To temporarily increase or decrease the capacity of a service, scale its pods in Kubernetes as follows:
kubectl scale --replicas=6 deployment/name-of-service -n=our-namespace
microservice-B can not be scaled using this method because they are using horizontal pod autoscaling (HPA) which manages the scaling.
The next time the service is deployed, Gitlab CI will set the number of replicas in the new deployment to the value in the Gitlab CI configuration.
To make a permanent change, change the appropriate
REPLICAS value in the Gilab CI configuration file,
<service's gitlab repo>/.gitlab-ci.yml.
We regularly run a Live load test that simulates traffic for a peak period. To make it easier to scale to the appropriate level we have created GitLab jobs that will do this. The jobs can be found here.

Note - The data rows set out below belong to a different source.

## src/tcsmc_pkg.sv

```systemverilog
/*
  Shared constants for the timer count-source and match-action block:
  register byte offsets, field positions, reset values, mode codes and
  the capture-event type. Assumes a 32-bit AXI4-Lite register port.
*/
package tcsmc_pkg;

  // Bus and counter widths
  localparam int ADDR_W = 8;
  localparam int DATA_W = 32;
  localparam int TC_W = 16;
  localparam int PC_W = 8;

  // Register byte offsets
  localparam logic [7:0] OFF_TMR_CTRL = 8'h00;
  localparam logic [7:0] OFF_TC = 8'h04;
  localparam logic [7:0] OFF_PRE = 8'h08;
  localparam logic [7:0] OFF_PC = 8'h0C;
  localparam logic [7:0] OFF_CNT_SRC = 8'h10;
  localparam logic [7:0] OFF_MATCH_CTRL = 8'h14;
  localparam logic [7:0] OFF_IRQ_STATUS = 8'h20;
  localparam logic [7:0] OFF_IRQ_MASK = 8'h24;
  localparam logic [7:0] OFF_MATCH_VAL = 8'h40;

  // Timer control fields
  localparam int CEN_BIT = 0;
  localparam int CRST_BIT = 1;

  // Count source control fields
  localparam int CTM_LSB = 0;
  localparam int CIS_LSB = 2;
  localparam int CNT_SRC_W = 4;

  // Match action field positions inside one channel's group
  localparam int MA_IE = 0;
  localparam int MA_RST = 1;
  localparam int MA_STOP = 2;
  localparam int MA_BITS = 3;

  // Reset values
  localparam logic [CNT_SRC_W-1:0] RST_CNT_SRC = 4'h0;
  localparam logic [TC_W-1:0] RST_TC = 16'h0000;
  localparam logic [PC_W-1:0] RST_PC = 8'h00;
  localparam logic [PC_W-1:0] RST_PRE = 8'h00;

  // Count mode and input select codes
  localparam logic [1:0] CTM_TIMER = 2'h0;
  localparam logic [1:0] CTM_RISE = 2'h1;
  localparam logic [1:0] CTM_FALL = 2'h2;
  localparam logic [1:0] CTM_BOTH = 2'h3;
  localparam logic [1:0] CIS_CAPTURE_PIN_ZERO = 2'h0;

  // AXI responses
  localparam logic [1:0] RESP_OKAY = 2'h0;
  localparam logic [1:0] RESP_SLVERR = 2'h2;

  // Classified change between two consecutive capture samples
  typedef enum logic [1:0] {
    TCSMC_EV_NONE,
    TCSMC_EV_RISE,
    TCSMC_EV_FALL
  } tcsmc_event_t;

endpackage

```

## src/tcsmc_timer.sv

```systemverilog
/*
  Timer with selectable count source and per-channel match actions,
  reached over AXI4-Lite, with sticky match interrupts and a mask.
  Assumes aclk is the peripheral clock and the capture pin is already
  synchronous to it.
*/
module tcsmc_timer #(
  parameter int NUM_CH = 10
) (
  input wire logic aclk,
  input wire logic aresetn,
  input wire logic ce,
  input wire logic [tcsmc_pkg::ADDR_W-1:0] s_axi_awaddr,
  input wire logic s_axi_awvalid,
  output logic s_axi_awready,
  input wire logic [tcsmc_pkg::DATA_W-1:0] s_axi_wdata,
  input wire logic [3:0] s_axi_wstrb,
  input wire logic s_axi_wvalid,
  output logic s_axi_wready,
  output logic [1:0] s_axi_bresp,
  output logic s_axi_bvalid,
  input wire logic s_axi_bready,
  input wire logic [tcsmc_pkg::ADDR_W-1:0] s_axi_araddr,
  input wire logic s_axi_arvalid,
  output logic s_axi_arready,
  output logic [tcsmc_pkg::DATA_W-1:0] s_axi_rdata,
  output logic [1:0] s_axi_rresp,
  output logic s_axi_rvalid,
  input wire logic s_axi_rready,
  input wire logic capture_input_zero,
  output logic irq
);

  localparam int TC_W = tcsmc_pkg::TC_W;
  localparam int PC_W = tcsmc_pkg::PC_W;
  localparam int MA_W = NUM_CH * tcsmc_pkg::MA_BITS;
  localparam int MV_W = NUM_CH * TC_W;
  localparam logic [7:0] MV_END = 8'(tcsmc_pkg::OFF_MATCH_VAL + 4 * NUM_CH);

  typedef struct packed {
    logic counter_enable_bit;
    logic crst;
    logic [TC_W-1:0] timer_counter;
    logic [PC_W-1:0] pre;
    logic [PC_W-1:0] prescale_counter;
    logic [tcsmc_pkg::CNT_SRC_W-1:0] count_source_control;
    logic [MA_W-1:0] match_action_control;
    logic [MV_W-1:0] match_value;
    logic [NUM_CH-1:0] eq_prev;
    logic [NUM_CH-1:0] irq_status;
    logic [NUM_CH-1:0] irq_mask;
    logic aw_have;
    logic [7:0] aw_addr;
    logic w_have;
    logic [31:0] w_data;
    logic [3:0] w_strb;
    logic bvalid;
    logic [1:0] bresp;
    logic rvalid;
    logic [31:0] rdata;
    logic [1:0] rresp;
    logic irq;
  } tcsmc_state_t;

  tcsmc_state_t state_reg;
  tcsmc_state_t state_next;
  tcsmc_pkg::tcsmc_event_t edge_event;
  logic [NUM_CH-1:0] eq;
  logic [NUM_CH-1:0] new_match;
  logic [NUM_CH-1:0] ie_bits;
  logic [NUM_CH-1:0] rst_bits;
  logic [NUM_CH-1:0] stop_bits;
  logic [1:0] count_mode_field;
  logic count_ok;
  logic tick;
  logic stop_hit;
  logic rst_hit;

  // Aligned word address with the byte lane bits dropped
  function automatic logic [7:0] word_addr(input logic [7:0] a);
    return {a[7:2], 2'b00};
  endfunction

  // Decode of the match value window, shared by reads and writes
  function automatic logic is_match_val(input logic [7:0] a);
    return word_addr(a) >= tcsmc_pkg::OFF_MATCH_VAL && word_addr(a) < MV_END;
  endfunction

  // Known register word or match value; anything else answers with an error
  function automatic logic is_mapped(input logic [7:0] a);
    logic hit;
    hit = is_match_val(a);
    case (word_addr(a))
      tcsmc_pkg::OFF_TMR_CTRL,
      tcsmc_pkg::OFF_TC,
      tcsmc_pkg::OFF_PRE,
      tcsmc_pkg::OFF_PC,
      tcsmc_pkg::OFF_CNT_SRC,
      tcsmc_pkg::OFF_MATCH_CTRL,
      tcsmc_pkg::OFF_IRQ_STATUS,
      tcsmc_pkg::OFF_IRQ_MASK: hit = 1'b1;
      default: hit = hit;
    endcase
    return hit;
  endfunction

  // Channel number of an address inside the match value window
  // Outside the window the index is meaningless; every user guards with is_match_val
  function automatic int mv_index(input logic [7:0] a);
    logic [7:0] off;
    off = word_addr(a) - tcsmc_pkg::OFF_MATCH_VAL;
    return int'(off[7:2]);
  endfunction

  // Byte-lane merge of write data over an old word
  function automatic logic [31:0] merge(input logic [31:0] old, input logic [31:0] data,
                                        input logic [3:0] strb);
    logic [31:0] res;
    res = old;
    for (int b = 0; b < 4; b++) begin
      if (strb[b]) begin
        res[8*b +: 8] = data[8*b +: 8];
      end
    end
    return res;
  endfunction

  // Sampler runs in every mode, so a switch to counter mode sees settled samples
  tcsmc_edge_detect u_edge (
    .aclk(aclk),
    .aresetn(aresetn),
    .ce(ce),
    .capture_input_zero(capture_input_zero),
    .count_input_select(state_reg.count_source_control[tcsmc_pkg::CIS_LSB +: 2]),
    .edge_event(edge_event)
  );

  // Per-channel compare and action bit split
  genvar k;
  generate
    for (k = 0; k < NUM_CH; k++) begin : g_ch
      assign eq[k] = state_reg.timer_counter == state_reg.match_value[k*TC_W +: TC_W];
      assign ie_bits[k] = state_reg.match_action_control[k*3 + tcsmc_pkg::MA_IE];
      assign rst_bits[k] = state_reg.match_action_control[k*3 + tcsmc_pkg::MA_RST];
      assign stop_bits[k] = state_reg.match_action_control[k*3 + tcsmc_pkg::MA_STOP];
    end
  endgenerate

  // A match counts once, in the cycle the counter first equals the value
  assign new_match = eq & ~state_reg.eq_prev & {NUM_CH{state_reg.counter_enable_bit}};
  assign stop_hit = |(new_match & stop_bits);
  assign rst_hit = |(eq & rst_bits) & state_reg.counter_enable_bit;

  // Count source qualification
  assign count_mode_field = state_reg.count_source_control[tcsmc_pkg::CTM_LSB +: 2];
  always_comb begin
    case (count_mode_field)
      tcsmc_pkg::CTM_TIMER: count_ok = 1'b1;
      tcsmc_pkg::CTM_RISE: count_ok = edge_event == tcsmc_pkg::TCSMC_EV_RISE;
      tcsmc_pkg::CTM_FALL: count_ok = edge_event == tcsmc_pkg::TCSMC_EV_FALL;
      default: count_ok = edge_event != tcsmc_pkg::TCSMC_EV_NONE;
    endcase
  end

  // Stop wins over the tick so the timer counter holds at the match value and the prescale counter keeps its count
  assign tick = state_reg.counter_enable_bit & count_ok & ~stop_hit;

  // Handshake readies; nothing is taken while the clock enable is low
  assign s_axi_awready = ce & ~state_reg.aw_have & ~state_reg.bvalid;
  assign s_axi_wready = ce & ~state_reg.w_have & ~state_reg.bvalid;
  assign s_axi_arready = ce & ~state_reg.rvalid;
  assign s_axi_bvalid = state_reg.bvalid;
  assign s_axi_bresp = state_reg.bresp;
  assign s_axi_rvalid = state_reg.rvalid;
  assign s_axi_rdata = state_reg.rdata;
  assign s_axi_rresp = state_reg.rresp;
  assign irq = state_reg.irq;

  // Counting, match actions and register access in one next-state block
  always_comb begin
    logic [31:0] wr_word;
    logic [31:0] rd_word;
    logic [31:0] old_word;
    logic [NUM_CH-1:0] clr;
    logic [7:0] wa;
    int wi;
    int ri;
    // Every temporary starts at a known value so no path infers a latch
    wr_word = '0;
    rd_word = '0;
    old_word = '0;
    clr = '0;
    wa = state_reg.aw_addr;
    wi = mv_index(state_reg.aw_addr);
    ri = mv_index(s_axi_araddr);
    state_next = state_reg;
    if (ce) begin
      state_next.eq_prev = eq;

      // Prescaler and timer counter
      // Counter reset beats counting and clears itself one clock later
      if (state_reg.crst) begin
        state_next.timer_counter = tcsmc_pkg::RST_TC;
        state_next.prescale_counter = tcsmc_pkg::RST_PC;
        state_next.crst = 1'b0;
      end else if (tick) begin
        if (state_reg.prescale_counter == state_reg.pre) begin
          state_next.prescale_counter = tcsmc_pkg::RST_PC;
          if (rst_hit) begin
            state_next.timer_counter = tcsmc_pkg::RST_TC;
          end else begin
            state_next.timer_counter = state_reg.timer_counter + 16'h0001;
          end
        end else begin
          state_next.prescale_counter = state_reg.prescale_counter + 8'h01;
        end
      end

      // Stop takes effect at the edge after the counter reached the value
      if (stop_hit) begin
        state_next.counter_enable_bit = 1'b0;
      end

      // Accept write address and data in either order
      if (s_axi_awvalid && s_axi_awready) begin
        state_next.aw_have = 1'b1;
        state_next.aw_addr = s_axi_awaddr;
      end
      if (s_axi_wvalid && s_axi_wready) begin
        state_next.w_have = 1'b1;
        state_next.w_data = s_axi_wdata;
        state_next.w_strb = s_axi_wstrb;
      end

      // Commit once both halves are held; software beats hardware here
      if (state_reg.aw_have && state_reg.w_have) begin
        state_next.aw_have = 1'b0;
        state_next.w_have = 1'b0;
        state_next.bvalid = 1'b1;
        state_next.bresp = is_mapped(wa) ? tcsmc_pkg::RESP_OKAY : tcsmc_pkg::RESP_SLVERR;
        // Merge base is the current contents, so unwritten byte lanes keep their value
        case (word_addr(wa))
          tcsmc_pkg::OFF_TMR_CTRL: old_word = 32'({state_reg.crst, state_reg.counter_enable_bit});
          tcsmc_pkg::OFF_TC: old_word = 32'(state_reg.timer_counter);
          tcsmc_pkg::OFF_PRE: old_word = 32'(state_reg.pre);
          tcsmc_pkg::OFF_PC: old_word = 32'(state_reg.prescale_counter);
          tcsmc_pkg::OFF_CNT_SRC: old_word = 32'(state_reg.count_source_control);
          tcsmc_pkg::OFF_MATCH_CTRL: old_word = 32'(state_reg.match_action_control);
          tcsmc_pkg::OFF_IRQ_MASK: old_word = 32'(state_reg.irq_mask);
          default: old_word = '0;
        endcase
        if (is_match_val(wa)) begin
          old_word = 32'(state_reg.match_value[wi*TC_W +: TC_W]);
        end
        wr_word = merge(old_word, state_reg.w_data, state_reg.w_strb);
        // Only each register's own width is kept; upper bits read back as zero
        case (word_addr(wa))
          tcsmc_pkg::OFF_TMR_CTRL: begin
            state_next.counter_enable_bit = wr_word[tcsmc_pkg::CEN_BIT];
            state_next.crst = wr_word[tcsmc_pkg::CRST_BIT];
          end
          tcsmc_pkg::OFF_TC: state_next.timer_counter = wr_word[TC_W-1:0];
          tcsmc_pkg::OFF_PRE: state_next.pre = wr_word[PC_W-1:0];
          tcsmc_pkg::OFF_PC: state_next.prescale_counter = wr_word[PC_W-1:0];
          tcsmc_pkg::OFF_CNT_SRC: begin
            state_next.count_source_control = wr_word[tcsmc_pkg::CNT_SRC_W-1:0];
          end
          tcsmc_pkg::OFF_MATCH_CTRL: begin
            state_next.match_action_control = wr_word[MA_W-1:0];
          end
          tcsmc_pkg::OFF_IRQ_STATUS: clr = wr_word[NUM_CH-1:0];
          tcsmc_pkg::OFF_IRQ_MASK: state_next.irq_mask = wr_word[NUM_CH-1:0];
          default: clr = '0;
        endcase
        if (is_match_val(wa)) begin
          state_next.match_value[wi*TC_W +: TC_W] = wr_word[TC_W-1:0];
        end
      end
      // Write answer stands until the master takes it
      if (state_reg.bvalid && s_axi_bready) begin
        state_next.bvalid = 1'b0;
      end

      // Sticky match flags: a new match beats a clear in the same cycle
      state_next.irq_status = (state_reg.irq_status & ~clr) | (new_match & ie_bits);

      // Read data are captured at the address handshake
      case (word_addr(s_axi_araddr))
        tcsmc_pkg::OFF_TMR_CTRL: rd_word = 32'({state_reg.crst, state_reg.counter_enable_bit});
        tcsmc_pkg::OFF_TC: rd_word = 32'(state_reg.timer_counter);
        tcsmc_pkg::OFF_PRE: rd_word = 32'(state_reg.pre);
        tcsmc_pkg::OFF_PC: rd_word = 32'(state_reg.prescale_counter);
        tcsmc_pkg::OFF_CNT_SRC: rd_word = 32'(state_reg.count_source_control);
        tcsmc_pkg::OFF_MATCH_CTRL: rd_word = 32'(state_reg.match_action_control);
        tcsmc_pkg::OFF_IRQ_STATUS: rd_word = 32'(state_reg.irq_status);
        tcsmc_pkg::OFF_IRQ_MASK: rd_word = 32'(state_reg.irq_mask);
        default: rd_word = '0;
      endcase
      if (is_match_val(s_axi_araddr)) begin
        rd_word = 32'(state_reg.match_value[ri*TC_W +: TC_W]);
      end
      // No new read is taken while the answer stands, so rdata holds steady
      if (s_axi_arvalid && s_axi_arready) begin
        state_next.rvalid = 1'b1;
        state_next.rdata = rd_word;
        state_next.rresp = is_mapped(s_axi_araddr) ? tcsmc_pkg::RESP_OKAY : tcsmc_pkg::RESP_SLVERR;
      end else if (state_reg.rvalid && s_axi_rready) begin
        state_next.rvalid = 1'b0;
      end

      // Level interrupt follows the flags and mask in the same edge
      state_next.irq = |(state_next.irq_status & state_next.irq_mask);
    end
  end

  // Every control field clears on reset: timer mode, no match action
  always_ff @(posedge aclk) begin
    if (!aresetn) begin
      state_reg <= '0;
    end else begin
      state_reg <= state_next;
    end
  end

endmodule // tcsmc_timer

```

## src/tcsmc_edge_detect.sv

```systemverilog
/*
  Capture input sampler and edge classifier.
  Assumes the capture pin is already synchronous to aclk.
*/
module tcsmc_edge_detect (
  input wire logic aclk,
  input wire logic aresetn,
  input wire logic ce,
  input wire logic capture_input_zero,
  input wire logic [1:0] count_input_select,
  output tcsmc_pkg::tcsmc_event_t edge_event
);

  typedef struct packed {
    logic sample;
    logic prev;
    logic primed;
    logic loaded;
  } tcsmc_edge_state_t;

  tcsmc_edge_state_t state_reg;
  tcsmc_edge_state_t state_next;
  logic sel_pin;

  // Reserved selections see a constant low, so they never raise an edge
  assign sel_pin = (count_input_select == tcsmc_pkg::CIS_CAPTURE_PIN_ZERO) ? capture_input_zero : 1'b0;

  // Take one sample per clock and keep the previous one
  always_comb begin
    state_next = state_reg;
    if (ce) begin
      state_next.sample = sel_pin;
      state_next.prev = state_reg.sample;
      state_next.loaded = 1'b1;
      state_next.primed = state_reg.loaded; // Prev holds a real sample from here on
    end
  end

  // Primed avoids a false edge from the reset value of the sample
  always_comb begin
    edge_event = tcsmc_pkg::TCSMC_EV_NONE;
    if (state_reg.primed && state_reg.sample != state_reg.prev) begin
      edge_event = state_reg.sample ? tcsmc_pkg::TCSMC_EV_RISE : tcsmc_pkg::TCSMC_EV_FALL;
    end
  end

  always_ff @(posedge aclk) begin
    if (!aresetn) begin
      state_reg <= '0;
    end else begin
      state_reg <= state_next;
    end
  end

endmodule // tcsmc_edge_detect

```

Scaling the number of pods is our preferred means of scaling the capacity of our service. But there may be reasons for scaling the CPU and/or RAM available to each instance too.
To change the CPU or memory available to each container, edit the Kubernetes yaml configuration for that component. This lives in the corresponding source repository under
resources: requests: memory: "512Mi" cpu: "1000m" limits: memory: "1536Mi" cpu: "1000m"
Our JVM-based components (all of them, that is) adjust their heap usage depending on these container settings.